What Are Microplastics?

Microplastics are tiny pieces of plastic that are smaller than a grain of rice (less than five millimeters in length), Davies explains. They are either created in that size (e.g., microbeads in personal-care products), or they fragment over time from larger plastic objects (e.g., plastic packaging or clothing), she says. Microplastics can be formed from plastic waste and usage, including consumer products, synthetic fabric, and industrial waste or applications, Dr. Sadofsky says. There were 12 different types of microplastics detected in the lung tissue studied by Dr. Sadofsky. Those found in her research commonly originated from packaging, bottles, clothing, rope/twine, and many manufacturing processes.

How Prevalent Are Microplastics?

"Microplastics have become pervasive throughout land and aquatic ecosystems around the world and are even found in the air that we breathe," Davies says.

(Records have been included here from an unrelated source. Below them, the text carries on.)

### src/rtl/core/accumulator_alu_with_flags_defines.svh
// Assertion macros shared by the ALU block.
`ifndef ACCUMULATOR_ALU_WITH_FLAGS_DEFINES_SVH
`define ACCUMULATOR_ALU_WITH_FLAGS_DEFINES_SVH

// Same-cycle implication, checked outside reset.
`define AAWF_ASSERT_IMP(label, ante, cons, msg) \
    label: assert property (@(posedge i_clk) disable iff (!i_rst_n) \
        (ante) |-> (cons)) else $error(msg);

// Next-cycle implication, checked outside reset.
`define AAWF_ASSERT_NEXT(label, ante, cons, msg) \
    label: assert property (@(posedge i_clk) disable iff (!i_rst_n) \
        (ante) |=> (cons)) else $error(msg);

`endif

### src/rtl/core/aawf_pkg.sv
package aawf_pkg;

    // Operation codes; code 15 is a pass-through.
    typedef enum logic [3:0] {
        OP_ADD  = 4'd0,
        OP_ADC  = 4'd1,
        OP_SUB  = 4'd2,
        OP_SBC  = 4'd3,
        OP_AND  = 4'd4,
        OP_XOR  = 4'd5,
        OP_OR   = 4'd6,
        OP_CP   = 4'd7,
        OP_INC  = 4'd8,
        OP_DEC  = 4'd9,
        OP_DAA  = 4'd10,
        OP_RLC  = 4'd11,
        OP_RRC  = 4'd12,
        OP_RL   = 4'd13,
        OP_RR   = 4'd14,
        OP_PASS = 4'd15
    } t_op;

    // Decimal adjust constants.
    localparam logic [7:0] BCD_MAX    = 8'h99;
    localparam logic [7:0] BCD_HI_ADJ = 8'h60;
    localparam logic [7:0] BCD_LO_ADJ = 8'h06;
    localparam logic [3:0] DIGIT_MAX  = 4'h9;
    localparam logic [3:0] NIBBLE_ALL = 4'hF;

    // Flag group.
    typedef struct packed {
        logic zero;
        logic subtract;
        logic half;
        logic carry;
    } t_flags;

    // One operation word.
    typedef struct packed {
        logic [3:0] op;
        logic [7:0] a_value;
        logic [7:0] b_value;
        t_flags     flags;
    } t_in_word;

    // One result word.
    typedef struct packed {
        logic [7:0] result;
        t_flags     flags;
    } t_out_word;

endpackage

### src/rtl/core/aawf_in_stage.sv
module aawf_in_stage (
    input  logic              i_clk,
    input  logic              i_rst_n,
    input  logic              i_valid,
    input  aawf_pkg::t_in_word i_word,
    input  logic              i_advance,
    output logic              o_stall,
    output logic              o_valid,
    output aawf_pkg::t_in_word o_word
);

    logic               r_valid;
    logic               n_valid;
    aawf_pkg::t_in_word r_word;
    logic               w_take;

    // Hold the word while the result stage cannot take it.
    assign o_stall = r_valid && !i_advance;
    assign w_take  = i_valid && !o_stall;

    // Next valid: load on accept, drop once moved on.
    always_comb begin
        n_valid = r_valid;
        if (w_take) begin
            n_valid = 1'b1;
        end else if (i_advance) begin
            n_valid = 1'b0;
        end
    end

    always_ff @(posedge i_clk) begin
        if (!i_rst_n) begin
            r_valid <= 1'b0;
        end else begin
            r_valid <= n_valid;
        end
    end

    // Capture the operand word.
    always_ff @(posedge i_clk) begin
        if (w_take) begin
            r_word <= i_word;
        end
    end

    assign o_valid = r_valid;
    assign o_word  = r_word;

endmodule
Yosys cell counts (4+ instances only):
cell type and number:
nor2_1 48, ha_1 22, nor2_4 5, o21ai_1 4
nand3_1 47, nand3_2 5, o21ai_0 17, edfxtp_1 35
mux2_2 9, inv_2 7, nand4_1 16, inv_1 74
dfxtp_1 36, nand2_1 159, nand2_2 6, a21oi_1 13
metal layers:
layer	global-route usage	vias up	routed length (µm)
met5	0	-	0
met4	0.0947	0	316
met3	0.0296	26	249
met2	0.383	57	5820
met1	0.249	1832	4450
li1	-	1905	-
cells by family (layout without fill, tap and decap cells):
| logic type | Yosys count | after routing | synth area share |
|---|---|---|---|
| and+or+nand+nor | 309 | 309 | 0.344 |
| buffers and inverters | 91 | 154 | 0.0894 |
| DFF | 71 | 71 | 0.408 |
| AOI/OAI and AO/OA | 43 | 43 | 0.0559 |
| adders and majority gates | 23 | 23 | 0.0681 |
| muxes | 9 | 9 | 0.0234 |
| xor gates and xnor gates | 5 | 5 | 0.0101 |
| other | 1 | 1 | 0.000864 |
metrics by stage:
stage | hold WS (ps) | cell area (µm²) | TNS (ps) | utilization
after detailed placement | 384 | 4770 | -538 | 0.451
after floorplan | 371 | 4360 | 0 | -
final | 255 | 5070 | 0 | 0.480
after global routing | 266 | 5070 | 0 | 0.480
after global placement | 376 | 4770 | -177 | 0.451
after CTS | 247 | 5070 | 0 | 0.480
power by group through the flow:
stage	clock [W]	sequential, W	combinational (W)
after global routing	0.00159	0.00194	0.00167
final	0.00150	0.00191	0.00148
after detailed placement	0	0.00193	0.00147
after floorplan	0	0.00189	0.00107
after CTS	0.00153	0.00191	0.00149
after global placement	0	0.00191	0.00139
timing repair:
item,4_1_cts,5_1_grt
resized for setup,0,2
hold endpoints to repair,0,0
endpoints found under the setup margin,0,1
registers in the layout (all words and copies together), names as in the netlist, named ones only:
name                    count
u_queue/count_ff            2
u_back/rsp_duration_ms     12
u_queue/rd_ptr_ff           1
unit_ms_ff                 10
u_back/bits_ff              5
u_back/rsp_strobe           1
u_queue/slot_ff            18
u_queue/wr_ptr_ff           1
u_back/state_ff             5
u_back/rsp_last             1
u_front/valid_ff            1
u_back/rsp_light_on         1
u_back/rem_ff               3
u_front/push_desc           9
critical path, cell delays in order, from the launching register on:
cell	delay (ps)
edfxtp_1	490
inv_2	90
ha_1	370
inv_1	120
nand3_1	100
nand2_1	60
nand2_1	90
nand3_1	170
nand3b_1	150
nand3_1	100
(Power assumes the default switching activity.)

An estimated 359-million metric tons of plastic was produced globally in 2018, according to a PlasticsEurope review. So it's not surprising that microplastics can be found almost anywhere, Davies says. Humans are most often exposed to microplastics through ingestion and inhalation. Animals in large bodies of water are often exposed to microplastics via pollution, wastewater overflows and run-offs, storms, and wind.

Why Should Humans Be Concerned About Microplastics? How Harmful Are They?

Not only can they harm animals and their associated ecosystems, but microplastics are "being integrated into food items through animals ingesting them in the environment, as well as contamination during production or by plastic packaging," Davies says. "Once microplastics reach the gut, they can fragment further, as well as release additives and absorbed toxins, which has potential to cause harm to humans." Not to mention that new research out of UC Davis shows that disease-causing parasites can attach themselves to the millions of pounds of microplastics that float between oceans. And this could pose a serious concern for the spread of infectious diseases.

What Can We Do to Prevent Microplastics From Entering Our Bodies?

Dr. Sadofsky says the answer to this is still unknown. But experts have a few ideas on how we can generally reduce our use and consumption of plastics and hopefully reduce the presence of microplastics in the process. The key, Davies says, is to reduce or eliminate our reliance on single-use plastic packaging. The 2019 study authored by Davies found that just drinking bottled water could lead to a significantly higher intake of microplastics, so switching to sipping tap from a nonplastic container could help keep the little particles out of your body. It's also important to be intentional about where and how you dispose of trash. Make sure you get rid of it properly in the correct receptacles, and recycle when possible.

We have to think beyond food and drink, though. A large proportion of microplastics in the environment are fibers generated from synthetic textiles (think: acrylic, nylon, polyester). Choosing to wear and wash natural fibers (cotton, silk, wool, and linen) could help reduce the amount of microplastics that we're all exposed to, Davies says. That being said, one person's buying habits won't make a huge difference, which is why it's so important to advocate for sustainability efforts among your family, at work, within the government, and among elected officials. Researchers are hopeful that the new emphasis on microplastics' ability to spread germs and diseases will help people understand just how serious the problem is and invest in more research to solve it. "It's easy for people to dismiss plastic problems as something that doesn't matter for them, like, 'I'm not a turtle in the ocean; I won't choke on this thing,'" study author Karen Shapiro, PhD, an infectious disease expert and associate professor in the UC Davis School of Veterinary Medicine, says in a UC Davis article. "But once you start talking about disease and health, there's more power to implement change."